WORK ITEM:
The data must be given again in full, with no line altered.

MATERIAL TO PROCESS:
Segment Open

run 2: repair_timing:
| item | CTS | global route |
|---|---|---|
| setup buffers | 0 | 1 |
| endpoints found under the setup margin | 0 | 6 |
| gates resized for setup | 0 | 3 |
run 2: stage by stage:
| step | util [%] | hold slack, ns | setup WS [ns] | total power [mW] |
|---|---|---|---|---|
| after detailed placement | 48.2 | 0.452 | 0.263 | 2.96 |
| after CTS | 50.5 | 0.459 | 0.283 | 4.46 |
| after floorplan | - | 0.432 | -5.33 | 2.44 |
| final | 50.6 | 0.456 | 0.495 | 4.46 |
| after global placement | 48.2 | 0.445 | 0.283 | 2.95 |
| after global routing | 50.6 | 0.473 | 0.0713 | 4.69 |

Segment Closed

WRITTEN REPLY:
run 2: repair_timing:
| item | CTS | global route |
|---|---|---|
| setup buffers | 0 | 1 |
| endpoints found under the setup margin | 0 | 6 |
| gates resized for setup | 0 | 3 |
run 2: stage by stage:
| step | util [%] | hold slack, ns | setup WS [ns] | total power [mW] |
|---|---|---|---|---|
| after detailed placement | 48.2 | 0.452 | 0.263 | 2.96 |
| after CTS | 50.5 | 0.459 | 0.283 | 4.46 |
| after floorplan | - | 0.432 | -5.33 | 2.44 |
| final | 50.6 | 0.456 | 0.495 | 4.46 |
| after global placement | 48.2 | 0.445 | 0.283 | 2.95 |
| after global routing | 50.6 | 0.473 | 0.0713 | 4.69 |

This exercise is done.